Key Experimental Results¶
Main Results¶
| Model | Method | Iterations | FID↓ | Notes |
|---|---|---|---|---|
| DiT-XL/2 | Baseline | 7M | 9.6 | Original DiT convergence |
| DiT-XL/2 | REPA | 400K | 12.3 | Distillation alignment |
| DiT-XL/2 | ReDi | 400K | 8.7 | Joint modeling, surpasses 7M-step baseline |
| SiT-XL/2 | Baseline | 7M | 8.3 | Original SiT convergence |
| SiT-XL/2 | REPA | 4M | 5.9 | Requires 10× iterations |
| SiT-XL/2 | ReDi | 700K | 5.6 | 6× faster convergence |
| SiT-XL/2+CFG | ReDi | 350 epochs | 1.72 | SOTA unconditional diffusion |
| SiT-XL/2+CFG | ReDi | 800 epochs | 1.61 | Current best |
Ablation Study¶
| Configuration | FID↓ | Notes |
|---|---|---|
| Merged tokens (default) | 8.7 | Efficient and effective |
| Separate tokens | 8.2 | Stronger but doubles computation |
| No PCA (768-dim) | Degraded | Capacity imbalance |
| PCA to 8-dim (default) | 8.7 | Optimal balance |
| \(\lambda_z=0\) (no semantic loss) | ~DiT baseline | Semantic branch is necessary |
| ReDi + REPA | 3.3 (4M iters) | Two methods are complementary |
Key Findings¶
- ReDi accelerates convergence of DiT-XL/2 and SiT-XL/2 by approximately 23×.
- Compared to REPA, ReDi converges 6× faster with better FID.
- ReDi and REPA are complementary — combined, they reach FID 3.6 at 1M steps (REPA alone requires 4M steps to reach 5.9).
- Representation Guidance improves generation quality without relying on any external classifier.
Highlights & Insights¶
- An elegantly designed Spotlight contribution — substantial gains with minimal architectural modification.

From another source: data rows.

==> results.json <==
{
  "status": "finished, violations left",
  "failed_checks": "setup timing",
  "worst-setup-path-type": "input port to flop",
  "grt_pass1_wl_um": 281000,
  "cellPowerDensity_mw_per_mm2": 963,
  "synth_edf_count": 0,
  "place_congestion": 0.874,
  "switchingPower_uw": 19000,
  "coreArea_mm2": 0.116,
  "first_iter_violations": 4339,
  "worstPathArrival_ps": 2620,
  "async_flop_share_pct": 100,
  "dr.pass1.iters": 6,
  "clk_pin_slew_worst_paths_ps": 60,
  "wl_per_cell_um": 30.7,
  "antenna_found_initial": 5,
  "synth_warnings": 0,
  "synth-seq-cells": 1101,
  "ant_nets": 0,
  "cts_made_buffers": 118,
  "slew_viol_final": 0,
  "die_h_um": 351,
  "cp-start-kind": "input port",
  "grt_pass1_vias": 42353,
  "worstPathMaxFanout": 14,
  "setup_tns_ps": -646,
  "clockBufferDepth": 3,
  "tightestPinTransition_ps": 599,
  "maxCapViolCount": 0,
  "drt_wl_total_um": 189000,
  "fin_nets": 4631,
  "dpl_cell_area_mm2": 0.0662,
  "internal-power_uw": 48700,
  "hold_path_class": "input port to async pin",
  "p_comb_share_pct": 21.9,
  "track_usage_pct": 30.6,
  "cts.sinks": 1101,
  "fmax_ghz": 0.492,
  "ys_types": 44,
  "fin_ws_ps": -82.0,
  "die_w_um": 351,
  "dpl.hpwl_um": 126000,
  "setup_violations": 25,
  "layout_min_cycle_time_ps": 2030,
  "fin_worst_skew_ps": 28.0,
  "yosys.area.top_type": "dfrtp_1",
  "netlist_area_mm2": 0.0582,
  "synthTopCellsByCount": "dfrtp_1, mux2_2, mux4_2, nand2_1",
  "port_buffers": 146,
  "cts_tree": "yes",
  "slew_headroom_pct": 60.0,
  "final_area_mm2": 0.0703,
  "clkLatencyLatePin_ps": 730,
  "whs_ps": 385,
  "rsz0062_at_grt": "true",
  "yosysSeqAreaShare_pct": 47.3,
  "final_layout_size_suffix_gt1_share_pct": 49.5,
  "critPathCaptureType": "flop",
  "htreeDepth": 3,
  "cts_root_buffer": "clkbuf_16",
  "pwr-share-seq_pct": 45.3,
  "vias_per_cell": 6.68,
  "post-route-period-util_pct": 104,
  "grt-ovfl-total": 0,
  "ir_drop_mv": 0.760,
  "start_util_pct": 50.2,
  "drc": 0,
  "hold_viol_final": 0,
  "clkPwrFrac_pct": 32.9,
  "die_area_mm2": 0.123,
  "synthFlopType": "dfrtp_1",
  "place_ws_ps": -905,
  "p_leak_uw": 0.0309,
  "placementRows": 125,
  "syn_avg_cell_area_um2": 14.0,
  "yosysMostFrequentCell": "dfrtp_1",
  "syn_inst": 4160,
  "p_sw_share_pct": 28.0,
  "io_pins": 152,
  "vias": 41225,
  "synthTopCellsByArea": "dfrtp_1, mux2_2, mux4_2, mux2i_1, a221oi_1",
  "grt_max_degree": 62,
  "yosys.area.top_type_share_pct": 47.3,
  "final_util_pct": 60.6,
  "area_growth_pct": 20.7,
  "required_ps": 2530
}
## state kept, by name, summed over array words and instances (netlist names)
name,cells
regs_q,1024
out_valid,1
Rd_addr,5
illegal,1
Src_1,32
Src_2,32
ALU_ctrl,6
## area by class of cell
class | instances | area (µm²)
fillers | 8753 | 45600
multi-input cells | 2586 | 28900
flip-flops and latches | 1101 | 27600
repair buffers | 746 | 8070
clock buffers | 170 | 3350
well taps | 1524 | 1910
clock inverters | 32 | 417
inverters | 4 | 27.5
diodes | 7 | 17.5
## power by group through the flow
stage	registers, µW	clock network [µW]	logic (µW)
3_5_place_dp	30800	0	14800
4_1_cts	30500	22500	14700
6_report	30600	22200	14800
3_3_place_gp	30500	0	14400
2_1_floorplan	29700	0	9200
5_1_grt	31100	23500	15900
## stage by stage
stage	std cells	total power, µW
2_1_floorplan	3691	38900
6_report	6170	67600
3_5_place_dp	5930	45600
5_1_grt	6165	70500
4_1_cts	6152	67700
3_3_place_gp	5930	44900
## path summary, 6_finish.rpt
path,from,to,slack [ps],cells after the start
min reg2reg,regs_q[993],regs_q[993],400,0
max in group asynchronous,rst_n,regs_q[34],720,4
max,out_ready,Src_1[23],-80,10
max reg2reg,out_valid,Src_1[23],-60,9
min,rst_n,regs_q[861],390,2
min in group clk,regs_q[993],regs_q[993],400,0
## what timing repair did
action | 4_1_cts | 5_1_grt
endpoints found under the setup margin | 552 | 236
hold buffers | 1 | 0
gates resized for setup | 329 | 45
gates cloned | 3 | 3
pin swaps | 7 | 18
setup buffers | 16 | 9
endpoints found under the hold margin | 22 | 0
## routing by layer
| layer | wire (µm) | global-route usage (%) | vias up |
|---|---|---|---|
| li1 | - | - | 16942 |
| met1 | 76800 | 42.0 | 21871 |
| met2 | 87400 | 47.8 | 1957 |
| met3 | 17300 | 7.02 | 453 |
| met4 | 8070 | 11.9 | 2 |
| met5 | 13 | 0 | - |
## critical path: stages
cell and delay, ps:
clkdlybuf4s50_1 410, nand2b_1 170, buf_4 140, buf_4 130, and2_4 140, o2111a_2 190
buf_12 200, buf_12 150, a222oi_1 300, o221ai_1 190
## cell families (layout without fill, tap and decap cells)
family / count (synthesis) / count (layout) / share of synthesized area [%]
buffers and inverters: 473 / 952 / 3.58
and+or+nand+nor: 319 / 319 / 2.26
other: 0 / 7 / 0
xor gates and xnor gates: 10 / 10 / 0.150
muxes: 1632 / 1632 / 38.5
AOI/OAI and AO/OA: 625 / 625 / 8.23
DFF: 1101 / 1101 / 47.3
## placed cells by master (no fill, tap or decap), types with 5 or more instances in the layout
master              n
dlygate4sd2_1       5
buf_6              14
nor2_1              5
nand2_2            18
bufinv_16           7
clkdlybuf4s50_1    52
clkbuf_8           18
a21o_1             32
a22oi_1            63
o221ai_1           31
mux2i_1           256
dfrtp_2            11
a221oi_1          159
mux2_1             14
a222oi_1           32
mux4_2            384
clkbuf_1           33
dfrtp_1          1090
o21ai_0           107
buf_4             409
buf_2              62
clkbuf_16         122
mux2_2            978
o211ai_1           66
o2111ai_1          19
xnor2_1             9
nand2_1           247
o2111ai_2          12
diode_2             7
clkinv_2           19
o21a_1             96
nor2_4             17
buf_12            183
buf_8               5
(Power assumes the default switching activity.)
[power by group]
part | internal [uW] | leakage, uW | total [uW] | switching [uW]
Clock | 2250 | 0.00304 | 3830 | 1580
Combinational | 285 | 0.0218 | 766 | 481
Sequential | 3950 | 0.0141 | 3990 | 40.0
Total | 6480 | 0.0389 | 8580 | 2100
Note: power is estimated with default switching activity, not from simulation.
===== src/rtl/logic_unit_pkg.sv =====
`default_nettype none
// +--------------------------------------------------------------------------+
// | logic_unit_pkg : op-code encoding shared by the pipelined logic unit      |
// | Revision 1.0                                                              |
// +--------------------------------------------------------------------------+
package logic_unit_pkg;

    typedef logic [2:0] op_t;

    localparam op_t OP_NOT  = 3'b000;
    localparam op_t OP_AND  = 3'b001;
    localparam op_t OP_OR   = 3'b010;
    localparam op_t OP_XOR  = 3'b011;
    localparam op_t OP_NAND = 3'b100;
    localparam op_t OP_NOR  = 3'b101;
    localparam op_t OP_XNOR = 3'b110;
    localparam op_t OP_PASS = 3'b111;

endpackage
`default_nettype wire


===== src/rtl/logic_unit_stage.sv =====
`default_nettype none
// +--------------------------------------------------------------------------+
// | logic_unit_stage : one valid/data pipeline register with its ready term   |
// | Revision 1.0                                                              |
// +--------------------------------------------------------------------------+
module logic_unit_stage #(
    parameter int DW = 32
) (
    input  logic          clk,
    input  logic          rst_n,
    input  logic          up_valid,
    input  logic [DW-1:0] up_data,
    input  logic          can_next,
    output logic          valid,
    output logic [DW-1:0] data,
    output logic          can
);

    // An empty stage, or one whose contents move on this cycle, may load.
    assign can = !valid || can_next;

    always_ff @(posedge clk or negedge rst_n) begin
        if (!rst_n) begin
            valid <= 1'b0;
            data  <= '0;
        end else if (can) begin
            valid <= up_valid;
            if (up_valid) begin
                data <= up_data;
            end
        end
    end

endmodule
`default_nettype wire


===== src/rtl/logic_unit_pipe.sv =====
`default_nettype none
// +--------------------------------------------------------------------------+
// | logic_unit_pipe : pipelined 8-function bitwise logic unit, valid/ready    |
// | Optional macro LOGIC_UNIT_FLAGS_EN adds zero_flag / parity_flag outputs.  |
// | Revision 1.0                                                              |
// +--------------------------------------------------------------------------+
module logic_unit_pipe
    import logic_unit_pkg::*;
#(
    parameter int WIDTH  = 32,
    parameter int STAGES = 2,
    parameter int CNT_W  = 16
) (
    input  logic             clk,
    input  logic             rst_n,
    input  logic             in_valid,
    output logic             in_ready,
    input  logic [2:0]       op,
    input  logic [WIDTH-1:0] a,
    input  logic [WIDTH-1:0] b,
    output logic             out_valid,
    input  logic             out_ready,
    output logic [WIDTH-1:0] z,
    output logic [CNT_W-1:0] op_count
`ifdef LOGIC_UNIT_FLAGS_EN
    ,
    output logic             zero_flag,
    output logic             parity_flag
`endif
);

`ifdef LOGIC_UNIT_FLAGS_EN
    localparam int FLAG_W = 2;
`else
    localparam int FLAG_W = 0;
`endif
    localparam int DW = WIDTH + FLAG_W;

    logic             ready_en;
    logic             in_fire;
    logic [WIDTH-1:0] result;
    logic [DW-1:0]    stage_in;
    logic [STAGES:0]  can;
    logic [STAGES-1:0] v;
    logic [DW-1:0]    d [STAGES];

    // Holds in_ready low until the first edge after reset release.
    always_ff @(posedge clk or negedge rst_n) begin
        if (!rst_n) begin
            ready_en <= 1'b0;
        end else begin
            ready_en <= 1'b1;
        end
    end

    assign in_ready = ready_en && can[0];
    assign in_fire  = in_valid && in_ready;

    always_comb begin
        result = a;
        case (op_t'(op))
            OP_NOT:  result = ~a;
            OP_AND:  result = a & b;
            OP_OR:   result = a | b;
            OP_XOR:  result = a ^ b;
            OP_NAND: result = ~(a & b);
            OP_NOR:  result = ~(a | b);
            OP_XNOR: result = ~(a ^ b);
            default: result = a;
        endcase
    end

`ifdef LOGIC_UNIT_FLAGS_EN
    assign stage_in = {~|result, ^result, result};
`else
    assign stage_in = result;
`endif

    assign can[STAGES] = out_ready;

    for (genvar i = 0; i < STAGES; i++) begin : g_stage
        logic          up_v;
        logic [DW-1:0] up_d;
        if (i == 0) begin : g_first
            assign up_v = in_fire;
            assign up_d = stage_in;
        end else begin : g_rest
            assign up_v = v[i-1];
            assign up_d = d[i-1];
        end
        logic_unit_stage #(.DW(DW)) u_stage (
            .clk      (clk),
            .rst_n    (rst_n),
            .up_valid (up_v),
            .up_data  (up_d),
            .can_next (can[i+1]),
            .valid    (v[i]),
            .data     (d[i]),
            .can      (can[i])
        );
    end

    assign out_valid = v[STAGES-1];
    assign z         = d[STAGES-1][WIDTH-1:0];

`ifdef LOGIC_UNIT_FLAGS_EN
    assign zero_flag   = d[STAGES-1][WIDTH+1];
    assign parity_flag = d[STAGES-1][WIDTH];
`endif

    always_ff @(posedge clk or negedge rst_n) begin
        if (!rst_n) begin
            op_count <= '0;
        end else if (out_valid && out_ready) begin
            op_count <= op_count + CNT_W'(1);
        end
    end

endmodule
`default_nettype wire
## src/rtl/serial_alu_seq_pkg.sv

```systemverilog
// Shared definitions for the bit-serial ALU sequencer and its 1-bit slice:
// opcode encodings, FSM state encoding and a small opcode helper.
package serial_alu_seq_pkg;

   localparam logic [1:0] OP_ADD = 2'b00;
   localparam logic [1:0] OP_SUB = 2'b01;
   localparam logic [1:0] OP_AND = 2'b10;
   localparam logic [1:0] OP_XOR = 2'b11;

   typedef enum logic [1:0] {
      S_IDLE  = 2'd0,
      S_SHIFT = 2'd1,
      S_DONE  = 2'd2
   } state_t;

   // ADD and SUB propagate a carry between bits; the logic ops do not.
   function automatic logic is_arith(input logic [1:0] op);
      return ~op[1];
   endfunction

endpackage

```

## src/rtl/serial_alu_seq_slice.sv

```systemverilog
// Combinational 1-bit ALU slice. For SUB the caller supplies the inverted
// b bit and a carry-in of 1, so the slice itself only ever adds.
module alu_slice_1b
   import serial_alu_seq_pkg::*;
(
   input  logic       a,
   input  logic       b,
   input  logic       cin,
   input  logic [1:0] op,
   output logic       r,
   output logic       cout
);

   always_comb begin
      r    = 1'b0;
      cout = 1'b0;
      case (op)
         OP_ADD, OP_SUB: begin
            r    = a ^ b ^ cin;
            cout = (a & b) | (cin & (a ^ b));
         end
         OP_AND:  r = a & b;
         default: r = a ^ b;
      endcase
   end

endmodule

```

## src/rtl/serial_alu_seq.sv

```systemverilog
// Bit-serial ALU sequencer: streams two WIDTH-bit operands LSB-first through a
// shared 1-bit slice and presents the assembled result with a one-cycle done pulse.
module serial_alu_seq
   import serial_alu_seq_pkg::*;
#(
   parameter int WIDTH = 8
)(
   input  logic             clk,
   input  logic             rst,
   input  logic             start,
   input  logic [WIDTH-1:0] A,
   input  logic [WIDTH-1:0] B,
   input  logic [1:0]       OP,
   output logic             busy,
   output logic             done,
   output logic [WIDTH-1:0] R,
   output logic             Cout,
   output logic             Z
);

   localparam int CNT_W = $clog2(WIDTH);

   state_t           r_state;
   state_t           w_state_next;
   logic [CNT_W-1:0] r_cnt;
   logic [WIDTH-1:0] r_a_sr;
   logic [WIDTH-1:0] r_b_sr;
   logic [WIDTH-1:0] r_res;
   logic [1:0]       r_op;
   logic             r_carry;
   logic             r_done;
   logic [WIDTH-1:0] r_r;
   logic             r_cout;
   logic             r_z;

   logic w_last;
   logic w_b;
   logic w_r;
   logic w_cout;

   assign w_last = (r_cnt == CNT_W'(WIDTH - 1));
   assign w_b    = r_b_sr[0] ^ (r_op == OP_SUB);

   alu_slice_1b u_slice (
      .a    (r_a_sr[0]),
      .b    (w_b),
      .cin  (r_carry),
      .op   (r_op),
      .r    (w_r),
      .cout (w_cout)
   );

   always_ff @(posedge clk or posedge rst) begin
      if (rst) r_state <= S_IDLE;
      else     r_state <= w_state_next;
   end

   always_comb begin
      w_state_next = r_state;
      case (r_state)
         S_IDLE:  if (start) w_state_next = S_SHIFT;
         S_SHIFT: if (w_last) w_state_next = S_DONE;
         S_DONE:  w_state_next = S_IDLE;
         default: w_state_next = S_IDLE;
      endcase
   end

   always_ff @(posedge clk or posedge rst) begin
      if (rst) begin
         r_cnt   <= '0;
         r_a_sr  <= '0;
         r_b_sr  <= '0;
         r_res   <= '0;
         r_op    <= OP_ADD;
         r_carry <= 1'b0;
         r_done  <= 1'b0;
         r_r     <= '0;
         r_cout  <= 1'b0;
         r_z     <= 1'b0;
      end else begin
         r_done <= 1'b0;
         case (r_state)
            S_IDLE: begin
               if (start) begin
                  r_a_sr  <= A;
                  r_b_sr  <= B;
                  r_op    <= OP;
                  r_carry <= (OP == OP_SUB);
                  r_res   <= '0;
                  r_cnt   <= '0;
               end
            end
            S_SHIFT: begin
               // Result enters at the MSB so bit 0 lands at the LSB after WIDTH shifts.
               r_res   <= {w_r, r_res[WIDTH-1:1]};
               r_a_sr  <= r_a_sr >> 1;
               r_b_sr  <= r_b_sr >> 1;
               r_carry <= is_arith(r_op) ? w_cout : 1'b0;
               if (!w_last) r_cnt <= r_cnt + 1'b1;
            end
            S_DONE: begin
               r_r    <= r_res;
               r_cout <= r_carry;
               r_z    <= (r_res == '0);
               r_done <= 1'b1;
            end
            default: ;
         endcase
      end
   end

   assign busy = (r_state != S_IDLE);
   assign done = r_done;
   assign R    = r_r;
   assign Cout = r_cout;
   assign Z    = r_z;

endmodule

```
**config.mk**
```make
export PLATFORM = sky130hd
export DESIGN_NAME = count_event_queue
export DESIGN_NICKNAME = d
export VERILOG_FILES = /design/src/rtl/count_event_pkg.sv /design/src/rtl/count_event_queue_fifo.sv /design/src/rtl/count_event_queue.sv
export SDC_FILE = /design/constraint.sdc
export NUM_CORES = 1
export LEC_CHECK = 0
export ABC_AREA = 0
export CAP_MARGIN = 25
export CORE_MARGIN = 2
export CORE_UTILIZATION = 60
export CTS_CLUSTER_SIZE = 16
export DETAILED_ROUTE_END_ITERATION = 6
export PLACE_DENSITY = 0.84
export SLEW_MARGIN = 15
export SYNTH_ARGS = -nofsm -noshare
export SYNTH_HDL_FRONTEND = slang
export SYNTH_SLANG_ARGS = --single-unit
export TNS_END_PERCENT = 20
```
**constraint.sdc**
```tcl
create_clock -name clk -period 8.3 [get_ports clk]
set_clock_uncertainty 0.2 [all_clocks]
set_input_delay 0.83 -clock clk [delete_from_list [all_inputs] [get_ports clk]]
set_output_delay 0.83 -clock clk [all_outputs]
set_load 0.05 [all_outputs]
```
==> src/rtl/dot_max_engine.sv <==
// dot_max_engine: sequential unsigned dot product over LANES element pairs,
// tracking the largest result seen and the sample index that produced it.
module dot_max_engine #(
    parameter int LANES = 4,
    parameter int DW = 4,
    parameter int IDX_W = 8,
    localparam int ACC_W = 2 * DW + $clog2(LANES)
) (
    input  logic             clk,
    input  logic             rst_n,
    input  logic             in_valid,
    output logic             in_ready,
    input  logic             in_sel,
    input  logic [DW-1:0]    in_data,
    input  logic             start,
    output logic             busy,
    output logic             done,
    output logic [ACC_W-1:0] result,
    output logic [ACC_W-1:0] best,
    output logic [IDX_W-1:0] best_idx,
    output logic             best_valid,
    input  logic             clear_best
);
    localparam int PW = $clog2(LANES);

    typedef enum logic [1:0] {IDLE, COMPUTE, FINISH} state_t;

    state_t           state;
    logic [DW-1:0]    x_reg [LANES];
    logic [DW-1:0]    w_reg [LANES];
    logic [PW-1:0]    ptr;
    logic [ACC_W-1:0] acc;
    logic [ACC_W-1:0] prod;
    logic [IDX_W-1:0] sample_cnt;
    logic             accept;
    logic             take_best;

    assign in_ready  = state == IDLE;
    assign busy      = state != IDLE;
    assign accept    = in_valid && in_ready;
    assign prod      = ACC_W'(x_reg[ptr]) * ACC_W'(w_reg[ptr]);
    // a clear coinciding with completion lets the new result seed the maximum
    assign take_best = clear_best || !best_valid || acc > best;

    always_ff @(posedge clk) begin
        if (!rst_n) begin
            for (int k = 0; k < LANES; k++) begin
                x_reg[k] <= '0;
                w_reg[k] <= '0;
            end
        end else if (accept) begin
            for (int k = 0; k < LANES - 1; k++) begin
                if (in_sel) w_reg[k] <= w_reg[k+1];
                else x_reg[k] <= x_reg[k+1];
            end
            if (in_sel) w_reg[LANES-1] <= in_data;
            else x_reg[LANES-1] <= in_data;
        end
    end

    always_ff @(posedge clk) begin
        if (!rst_n) begin
            state      <= IDLE;
            ptr        <= '0;
            acc        <= '0;
            done       <= 1'b0;
            result     <= '0;
            best       <= '0;
            best_idx   <= '0;
            best_valid <= 1'b0;
            sample_cnt <= '0;
        end else begin
            done <= 1'b0;
            case (state)
                IDLE: begin
                    if (start) begin
                        state <= COMPUTE;
                        acc   <= '0;
                        ptr   <= '0;
                    end
                end
                COMPUTE: begin
                    acc <= acc + prod;
                    ptr <= ptr + 1'b1;
                    if (ptr == PW'(LANES - 1)) state <= FINISH;
                end
                FINISH: begin
                    state      <= IDLE;
                    result     <= acc;
                    done       <= 1'b1;
                    sample_cnt <= sample_cnt + 1'b1;
                end
                default: state <= IDLE;
            endcase
            if (state == FINISH && take_best) begin
                best       <= acc;
                best_idx   <= sample_cnt;
                best_valid <= 1'b1;
            end else if (clear_best) begin
                best       <= '0;
                best_idx   <= '0;
                best_valid <= 1'b0;
            end
        end
    end
endmodule
===== src/rtl/aes256_key_unexpand.sv =====
// Inverse AES-256 key schedule: walks round keys 14 down to 0 from w52..w59.
// Optional AES256_KEYUNEXP_ZEROIZE_EN clears key material when done pulses.
module aes256_key_unexpand (
  input  logic         clk,
  input  logic         rst,
  input  logic         start,
  input  logic [255:0] key_in,
  output logic         busy,
  output logic         key_valid,
  input  logic         key_ready,
  output logic [127:0] out_key,
  output logic [3:0]   round_idx,
  output logic         done
);

  typedef enum logic [1:0] {
    IDLE,
    EMIT_HI,
    EMIT_LO,
    DONE
  } state_t;

  state_t         state;
  logic [255:0]   window;
  logic           accept;

  logic [31:0]    w3;
  logic [31:0]    w4;
  logic [31:0]    w5;
  logic [31:0]    w6;
  logic [31:0]    w7;
  logic           odd_k;
  logic [31:0]    sel;
  logic [31:0]    sub;
  logic [7:0]     rcon;
  logic [31:0]    f;
  logic [127:0]   new4;

  function automatic logic [7:0] gf_mul(
    input logic [7:0] a,
    input logic [7:0] b
  );
    logic [7:0] p;
    logic [7:0] x;
    p = 8'h00;
    x = a;
    for (int i = 0; i < 8; i++) begin
      if (b[i]) p = p ^ x;
      x = {x[6:0], 1'b0} ^ (x[7] ? 8'h1b : 8'h00);
    end
    return p;
  endfunction

  // a^254 is the multiplicative inverse in GF(2^8); 0 maps to 0
  function automatic logic [7:0] gf_inv(input logic [7:0] a);
    logic [7:0] sq;
    logic [7:0] r;
    sq = a;
    r  = 8'h01;
    for (int i = 1; i < 8; i++) begin
      sq = gf_mul(sq, sq);
      r  = gf_mul(r, sq);
    end
    return r;
  endfunction

  function automatic logic [7:0] sbox(input logic [7:0] a);
    logic [7:0] b;
    b = gf_inv(a);
    return b
         ^ {b[6:0], b[7]}
         ^ {b[5:0], b[7:6]}
         ^ {b[4:0], b[7:5]}
         ^ {b[3:0], b[7:4]}
         ^ 8'h63;
  endfunction

  function automatic logic [31:0] sub_word(input logic [31:0] x);
    return {sbox(x[31:24]), sbox(x[23:16]),
            sbox(x[15:8]),  sbox(x[7:0])};
  endfunction

  assign accept = key_valid & key_ready;

  // window = {w[4k] .. w[4k+7]}, w[4k] in the top word
  assign w3 = window[159:128];
  assign w4 = window[127:96];
  assign w5 = window[95:64];
  assign w6 = window[63:32];
  assign w7 = window[31:0];

  // in EMIT_LO round_idx is k; odd k means j=4k+4 is a multiple of 8
  assign odd_k = round_idx[0];
  assign sel   = odd_k ? {w3[23:0], w3[31:24]} : w3;
  assign sub   = sub_word(sel);
  assign rcon  = 8'h01 << round_idx[3:1];
  assign f     = sub ^ (odd_k ? {rcon, 24'h000000} : 32'h0);

  // all four words come from the old window, no chaining inside a step
  assign new4 = {w4 ^ f, w5 ^ w4, w6 ^ w5, w7 ^ w6};

  // control FSM with registered outputs and the key window
  always_ff @(posedge clk) begin
    if (rst) begin
      state     <= IDLE;
      window    <= '0;
      out_key   <= '0;
      round_idx <= '0;
      busy      <= 1'b0;
      key_valid <= 1'b0;
      done      <= 1'b0;
    end else begin
      unique case (state)
        IDLE: begin
          done <= 1'b0;
          if (start) begin
            window    <= key_in;
            out_key   <= key_in[127:0];
            round_idx <= 4'd14;
            key_valid <= 1'b1;
            busy      <= 1'b1;
            state     <= EMIT_HI;
          end
        end
        EMIT_HI: begin
          if (accept) begin
            out_key   <= window[255:128];
            round_idx <= round_idx - 4'd1;
            state     <= EMIT_LO;
          end
        end
        EMIT_LO: begin
          if (accept) begin
            if (round_idx == 4'd0) begin
              key_valid <= 1'b0;
              busy      <= 1'b0;
              done      <= 1'b1;
`ifdef AES256_KEYUNEXP_ZEROIZE_EN
              window    <= '0;
              out_key   <= '0;
`endif
              state     <= DONE;
            end else begin
              window    <= {new4, window[255:128]};
              out_key   <= new4;
              round_idx <= round_idx - 4'd1;
            end
          end
        end
        DONE: begin
          done  <= 1'b0;
          state <= IDLE;
        end
      endcase
    end
  end

endmodule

- The paradigm debate of joint modeling vs. distillation alignment: directly modeling the joint distribution proves more effective than indirect alignment.
- Representation Guidance is a fully self-contained inference strategy, complementary to CFG.
- The finding that the two methods are complementary suggests that joint modeling and alignment capture different aspects of information.
Limitations & Future Work¶
- PCA dimensionality reduction is linear and may discard nonlinear semantic structure.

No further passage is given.